2024年4月19日(金)

中島厚志が読み解く「激動の経済」

2010年1月22日

 2009年12月30日、政府は「新成長戦略(基本方針)」の基本方針を発表した。そこでは、公共事業・財政頼みの「第一の道」や行き過ぎた市場原理主義の「第二の道」ではなく、100兆円超の「新たな需要の創造」により雇用を生み、国民生活の向上に主眼を置く「第三の道」を進む、との姿勢が打ち出されている。その上で、「環境・エネルギー」、「健康(医療・介護)」、「アジア」、「観光・地域活性化」、「科学・技術」、「雇用・人材」の6つの戦略分野を中心に据えて、2020年度までの平均GDP成長率で名目3%、実質2%、そして失業率の3%台への低下を目指すとしている。

需要創造に力点を置く「新成長戦略」

 「新成長戦略」の特徴は、何と言っても需要の拡大を重視していることだろう。内需に勢いがない日本経済は成長力に乏しい。このままでは、金融危機が終息して景気が回復しても、不況感はなかなか消えず、デフレが長期にわたって持続する懸念もある。日本経済を活性化させるには外需の一層の取り込みも不可欠だが、なにより内需拡大を図らねば需給はバランスせず、企業の設備や雇用の過剰感も解消しにくい。

 この観点からすれば、「新成長戦略」が掲げる「健康大国戦略」「雇用・人材戦略」など需要拡大にウエイトを置く成長戦略は合理的な方向と言える。たとえば、「健康大国戦略」での医療・介護サービスの基盤強化は、高齢者の将来不安軽減に寄与して貯蓄の一部が消費に回る余地を拡大する。

 また、「雇用・人材戦略」はもっと直接的である。そこでは、出生率の回復を目指す少子化対策は不可欠だが、成果をもたらすには20年以上かかるとして、若者・女性・高齢者・障がい者の就業率向上を目指す種々の雇用戦略を示している。

 女性の就業率向上のため「女性M字カーブ解消」を掲げ、出産を機に働く女性の7割近くが退職せざるをえない現状を変革する意向もそのひとつである。

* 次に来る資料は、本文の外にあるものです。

[src/logic/icc_pkg.sv]
// shared constants for the two-wire interrupt and start/stop control block
`default_nettype none
package icc_pkg;
  // ==========================================
  // register byte offsets
  localparam logic [7:0] ADDR_CTRL = 8'h00;
  localparam logic [7:0] ADDR_STAT = 8'h04;
  localparam logic [7:0] ADDR_EVT = 8'h08;
  localparam logic [7:0] ADDR_MASK = 8'h0C;
  localparam logic [7:0] ADDR_FSW = 8'h10;
  localparam logic [7:0] ADDR_SADR = 8'h14;
  // ==========================================
  // control register fields
  localparam int CTRL_MASTER = 0;
  localparam int CTRL_FORMAT = 1;
  localparam int CTRL_ACK_CHECK = 2;
  localparam int CTRL_MODE_LO = 3;
  // ==========================================
  // status register fields
  localparam int ST_ISSUE = 0;
  localparam int ST_BUSY = 1;
  localparam int ST_IRQ = 2;
  localparam int ST_ACK_VAL = 3;
  localparam int ST_STOP = 4;
  localparam int ST_ERR_STOP = 5;
  localparam int ST_ADDR_MATCH = 6;
  localparam int ST_ADDR2_MATCH = 7;
  localparam int ST_GEN_CALL = 8;
  localparam int ST_TX_EMPTY = 9;
  localparam int ST_RX_FULL = 10;
  // ==========================================
  // event register fields
  localparam int EV_IRQ = 0;
  localparam int EV_START = 1;
  localparam int EV_STOP = 2;
  localparam int EV_W = 3;
  // ==========================================
  // address fields and reset values
  localparam int SADR_SECOND_LO = 8;
  localparam logic [6:0] GENERAL_CALL_ADDR = 7'h00;
  localparam logic [6:0] SADR_FIRST_RST = 7'h00;
  localparam logic [6:0] SADR_SECOND_RST = 7'h00;
  localparam int SYNC_STAGES = 2;
  typedef enum logic [1:0] {ICC_MODE_TWI, ICC_MODE_CLKSER, ICC_MODE_NOFMT} icc_mode_t;
endpackage
`default_nettype wire

[src/logic/icc_irq_ctrl.sv]
// two-wire controller interrupt flag and start/stop issue logic with apb registers
// Function
// slave address match sets flag, then each transfer
// general call with format zero sets flag similarly
// ack one with checking enabled sets flag
// stop detection sets flag with stop flags
// clocked modes: transfer end sets flag
// serial format: start condition sets flag
// clocked modes: format switch bit sets flag
// clocked modes: other empty/full sets flag
// busy one, issue zero requests start
// same write gives repeated start
// busy zero, issue zero requests stop
// issue bit reads one, one ignored
// flag clears by write zero after read
// issue writes act only in master mode
`timescale 1ns/1ns
`default_nettype none
module icc_irq_ctrl
(
  input wire logic sys_clk,
  input wire logic rst,
  input wire logic ce,
  input wire logic psel,
  input wire logic penable,
  input wire logic pwrite,
  input wire logic [7:0] paddr,
  input wire logic [31:0] pwdata,
  output logic [31:0] prdata,
  output logic pready,
  output logic pslverr,
  input wire logic scl_in,
  input wire logic sda_in,
  input wire logic addr_rcvd,
  input wire logic [6:0] addr_byte,
  input wire logic xfer_done,
  input wire logic xfer_dir_tx,
  input wire logic other_flag_set,
  input wire logic ack_rcvd,
  input wire logic ack_val,
  input wire logic frame_busy,
  input wire logic dtc_access,
  output logic start_req,
  output logic stop_req,
  output logic interrupt_request_flag,
  output logic irq
);
  // ==========================================
  // register decode
  wire acc = psel && penable && ce;
  wire wr = acc && pwrite;
  wire rd = acc && !pwrite;
  wire hit_ctrl = paddr == icc_pkg::ADDR_CTRL;
  wire hit_stat = paddr == icc_pkg::ADDR_STAT;
  wire hit_evt = paddr == icc_pkg::ADDR_EVT;
  wire hit_mask = paddr == icc_pkg::ADDR_MASK;
  wire hit_fsw = paddr == icc_pkg::ADDR_FSW;
  wire hit_sadr = paddr == icc_pkg::ADDR_SADR;
  wire mapped = hit_ctrl || hit_stat || hit_evt || hit_mask || hit_fsw || hit_sadr;

  logic master_r;
  logic format_select_r;
  logic ack_check_enable_r;
  icc_pkg::icc_mode_t mode_r;
  logic bus_busy_flag_r;
  logic irq_flag_r;
  logic flag_seen_r;
  logic ack_bit_value_r;
  logic stop_r;
  logic error_stop_r;
  logic addr_match_flag_r;
  logic second_addr_match_flag_r;
  logic general_call_flag_r;
  logic tx_empty_flag_r;
  logic rx_full_flag_r;
  logic slave_sess_r;
  logic format_switch_bit_r;
  logic [6:0] own_slave_addr_first_r;
  logic [6:0] own_slave_addr_second_r;
  logic [icc_pkg::EV_W-1:0] evt_r;
  logic [icc_pkg::EV_W-1:0] mask_r;
  logic start_req_r;
  logic stop_req_r;
  logic [31:0] prdata_r;

  // ==========================================
  // link pin synchronisers and condition detect
  logic [icc_pkg::SYNC_STAGES-1:0] scl_sync_r;
  logic [icc_pkg::SYNC_STAGES-1:0] sda_sync_r;
  logic sda_prev_r;
  wire scl_s = scl_sync_r[icc_pkg::SYNC_STAGES-1];
  wire sda_s = sda_sync_r[icc_pkg::SYNC_STAGES-1];
  wire start_det = scl_s && sda_prev_r && !sda_s;
  wire stop_det = scl_s && !sda_prev_r && sda_s;

  always_ff @(posedge sys_clk or posedge rst)
  begin
    if (rst)
    begin
      scl_sync_r <= '1;
      sda_sync_r <= '1;
      sda_prev_r <= 1'b1;
    end
    else if (ce)
    begin
      scl_sync_r <= {scl_sync_r[icc_pkg::SYNC_STAGES-2:0], scl_in};
      sda_sync_r <= {sda_sync_r[icc_pkg::SYNC_STAGES-2:0], sda_in};
      sda_prev_r <= sda_s;
    end
  end

  // ==========================================
  // mode qualifiers and flag set terms
  wire twi_mode = mode_r == icc_pkg::ICC_MODE_TWI;
  wire slave_twi = twi_mode && !master_r;
  wire clk_mode = !twi_mode;
  wire match_first = addr_byte == own_slave_addr_first_r;
  wire match_second = addr_byte == own_slave_addr_second_r;
  wire match_gc = addr_byte == icc_pkg::GENERAL_CALL_ADDR && !format_select_r;
  wire addr_hit = slave_twi && addr_rcvd && (match_first || match_second);
  wire gc_hit = slave_twi && addr_rcvd && match_gc;
  wire ack_hit = slave_twi && ack_check_enable_r && ack_rcvd && ack_val;
  wire stop_hit = slave_twi && stop_det;
  wire sess_end = start_det || stop_det;
  wire sess_xfer = slave_twi && slave_sess_r && xfer_done && !sess_end;
  wire clk_xfer = clk_mode && (xfer_done || other_flag_set);
  wire fmt_start = clk_mode && format_select_r && start_det;
  wire fsw_rise = clk_mode && wr && hit_fsw && pwdata[0] && !format_switch_bit_r;
  wire flag_set_any = xfer_done || other_flag_set;

  wire flag_set = addr_hit
    || gc_hit
    || ack_hit
    || stop_hit
    || sess_xfer
    || clk_xfer
    || fmt_start
    || fsw_rise;

  // write zero after reading one, or a transfer controller data access
  wire flag_cpu_clr = wr && hit_stat && !pwdata[icc_pkg::ST_IRQ] && flag_seen_r;
  wire flag_clr = flag_cpu_clr || dtc_access;

  // issue bit writes, master mode only
  wire issue_wr = wr && hit_stat && !pwdata[icc_pkg::ST_ISSUE] && master_r;
  wire issue_start = issue_wr && pwdata[icc_pkg::ST_BUSY];
  wire issue_stop = issue_wr && !pwdata[icc_pkg::ST_BUSY];

  // ==========================================
  // control registers
  always_ff @(posedge sys_clk or posedge rst)
  begin
    if (rst)
    begin
      master_r <= 1'b0;
      format_select_r <= 1'b0;
      ack_check_enable_r <= 1'b0;
      mode_r <= icc_pkg::ICC_MODE_TWI;
      own_slave_addr_first_r <= icc_pkg::SADR_FIRST_RST;
      own_slave_addr_second_r <= icc_pkg::SADR_SECOND_RST;
      mask_r <= '0;
      format_switch_bit_r <= 1'b0;
    end
    else if (ce)
    begin
      if (wr && hit_ctrl)
      begin
        master_r <= pwdata[icc_pkg::CTRL_MASTER];
        format_select_r <= pwdata[icc_pkg::CTRL_FORMAT];
        ack_check_enable_r <= pwdata[icc_pkg::CTRL_ACK_CHECK];
        mode_r <= icc_pkg::icc_mode_t'(pwdata[icc_pkg::CTRL_MODE_LO +: 2]);
      end
      if (wr && hit_sadr)
      begin
        own_slave_addr_first_r <= pwdata[6:0];
        own_slave_addr_second_r <= pwdata[icc_pkg::SADR_SECOND_LO +: 7];
      end
      if (wr && hit_mask)
        mask_r <= pwdata[icc_pkg::EV_W-1:0];
      if (wr && hit_fsw)
        format_switch_bit_r <= pwdata[0];
    end
  end

  // ==========================================
  // interrupt flag and slave status flags
  always_ff @(posedge sys_clk or posedge rst)
  begin
    if (rst)
    begin
      irq_flag_r <= 1'b0;
      flag_seen_r <= 1'b0;
      ack_bit_value_r <= 1'b0;
      stop_r <= 1'b0;
      error_stop_r <= 1'b0;
      addr_match_flag_r <= 1'b0;
      second_addr_match_flag_r <= 1'b0;
      general_call_flag_r <= 1'b0;
      slave_sess_r <= 1'b0;
    end
    else if (ce)
    begin
      // set wins over clear
      if (flag_set)
        irq_flag_r <= 1'b1;
      else if (flag_clr)
        irq_flag_r <= 1'b0;
      // seen only if the word handed to software held a one
      if (flag_clr || flag_set)
        flag_seen_r <= 1'b0;
      else if (rd && hit_stat && prdata_r[icc_pkg::ST_IRQ])
        flag_seen_r <= 1'b1;
      if (ack_hit)
        ack_bit_value_r <= 1'b1;
      else if (ack_rcvd && slave_twi)
        ack_bit_value_r <= ack_val;
      if (stop_hit && !frame_busy)
        stop_r <= 1'b1;
      else if (flag_clr)
        stop_r <= 1'b0;
      if (stop_hit && frame_busy)
        error_stop_r <= 1'b1;
      else if (flag_clr)
        error_stop_r <= 1'b0;
      if (addr_hit || gc_hit)
      begin
        addr_match_flag_r <= match_first || match_second;
        second_addr_match_flag_r <= match_second && !match_first;
        general_call_flag_r <= match_gc;
      end
      else if (sess_end)
      begin
        addr_match_flag_r <= 1'b0;
        second_addr_match_flag_r <= 1'b0;
        general_call_flag_r <= 1'b0;
      end
      // transfers count until repeated start or stop
      if (addr_hit || gc_hit)
        slave_sess_r <= 1'b1;
      else if (sess_end || !slave_twi)
        slave_sess_r <= 1'b0;
    end
  end

  // ==========================================
  // data flags, cleared by transfer controller access
  always_ff @(posedge sys_clk or posedge rst)
  begin
    if (rst)
    begin
      tx_empty_flag_r <= 1'b0;
      rx_full_flag_r <= 1'b0;
    end
    else if (ce)
    begin
      if (flag_set_any && xfer_dir_tx)
        tx_empty_flag_r <= 1'b1;
      else if (dtc_access)
        tx_empty_flag_r <= 1'b0;
      if (flag_set_any && !xfer_dir_tx)
        rx_full_flag_r <= 1'b1;
      else if (dtc_access)
        rx_full_flag_r <= 1'b0;
    end
  end

  // ==========================================
  // bus busy and start/stop requests
  always_ff @(posedge sys_clk or posedge rst)
  begin
    if (rst)
    begin
      bus_busy_flag_r <= 1'b0;
      start_req_r <= 1'b0;
      stop_req_r <= 1'b0;
    end
    else if (ce)
    begin
      start_req_r <= issue_start;
      stop_req_r <= issue_stop;
      if (issue_start)
        bus_busy_flag_r <= 1'b1;
      else if (issue_stop)
        bus_busy_flag_r <= 1'b0;
    end
  end

  // ==========================================
  // sticky events, cleared by reading them
  wire [icc_pkg::EV_W-1:0] evt_in = {stop_det, start_det, flag_set};
  wire evt_rd = rd && hit_evt;

  always_ff @(posedge sys_clk or posedge rst)
  begin
    if (rst)
      evt_r <= '0;
    else if (ce)
      evt_r <= (evt_rd ? evt_r & ~prdata_r[icc_pkg::EV_W-1:0] : evt_r) | evt_in; // only read bits
  end

  // ==========================================
  // read mux
  wire [31:0] stat_word = {21'h000000, rx_full_flag_r, tx_empty_flag_r,
    general_call_flag_r, second_addr_match_flag_r, addr_match_flag_r,
    error_stop_r, stop_r, ack_bit_value_r, irq_flag_r, bus_busy_flag_r,
    1'b1};
  wire [31:0] ctrl_word = {27'h0000000, mode_r, ack_check_enable_r, format_select_r,
    master_r};
  wire [31:0] sadr_word = {17'h00000, own_slave_addr_second_r, 1'b0,
    own_slave_addr_first_r};
  wire [31:0] rd_word = hit_ctrl ? ctrl_word :
    hit_stat ? stat_word :
    hit_evt ? {29'h00000000, evt_r} :
    hit_mask ? {29'h00000000, mask_r} :
    hit_fsw ? {31'h00000000, format_switch_bit_r} :
    hit_sadr ? sadr_word : 32'h00000000;

  always_ff @(posedge sys_clk or posedge rst)
  begin
    if (rst)
      prdata_r <= 32'h00000000;
    else if (ce && psel && !penable && !pwrite)
      prdata_r <= rd_word;
  end

  // ==========================================
  // outputs
  assign prdata = prdata_r;
  assign pready = 1'b1;
  assign pslverr = psel && penable && !mapped;
  assign start_req = start_req_r;
  assign stop_req = stop_req_r;
  assign interrupt_request_flag = irq_flag_r;
  assign irq = |(evt_r & mask_r);
endmodule
`default_nettype wire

みずほ総研の計算でも、仮に日本の年齢階層別女性労働力率がフランス並みになったとすれば、労働力で300万人、所得で11兆円増加し、日本経済への経済効果は大きい。

 なにより、定年まで働き続ければ1.8億円程度とも見られる女性の生涯所得は、出産を機に収入の機会を断てば4000万円に、子育てが一段落した40歳からパートで働くとしても6000万円にしかならず、合計1億円以上の収入機会が失われるとの試算もできる。女性や高齢者の労働力率上昇や有効な少子化対策が実現すれば、労働人口増加や出生率回復などから内需を支える大きな原動力になることは間違いない。

具体策や予算措置がなければ絵に描いた餅

 もっとも、ここで今回の「新成長戦略」の大きな課題に突き当たる。それは、戦略分野を遂行するための個別策や予算措置が明示されていないことだ。「女性M字カーブ解消」にしても、ぜひ実現しなければならない方向ではあるが、具体的にどのようにして女性の就業率を引き上げ、M字カーブを解消していくのかが明確になっていない。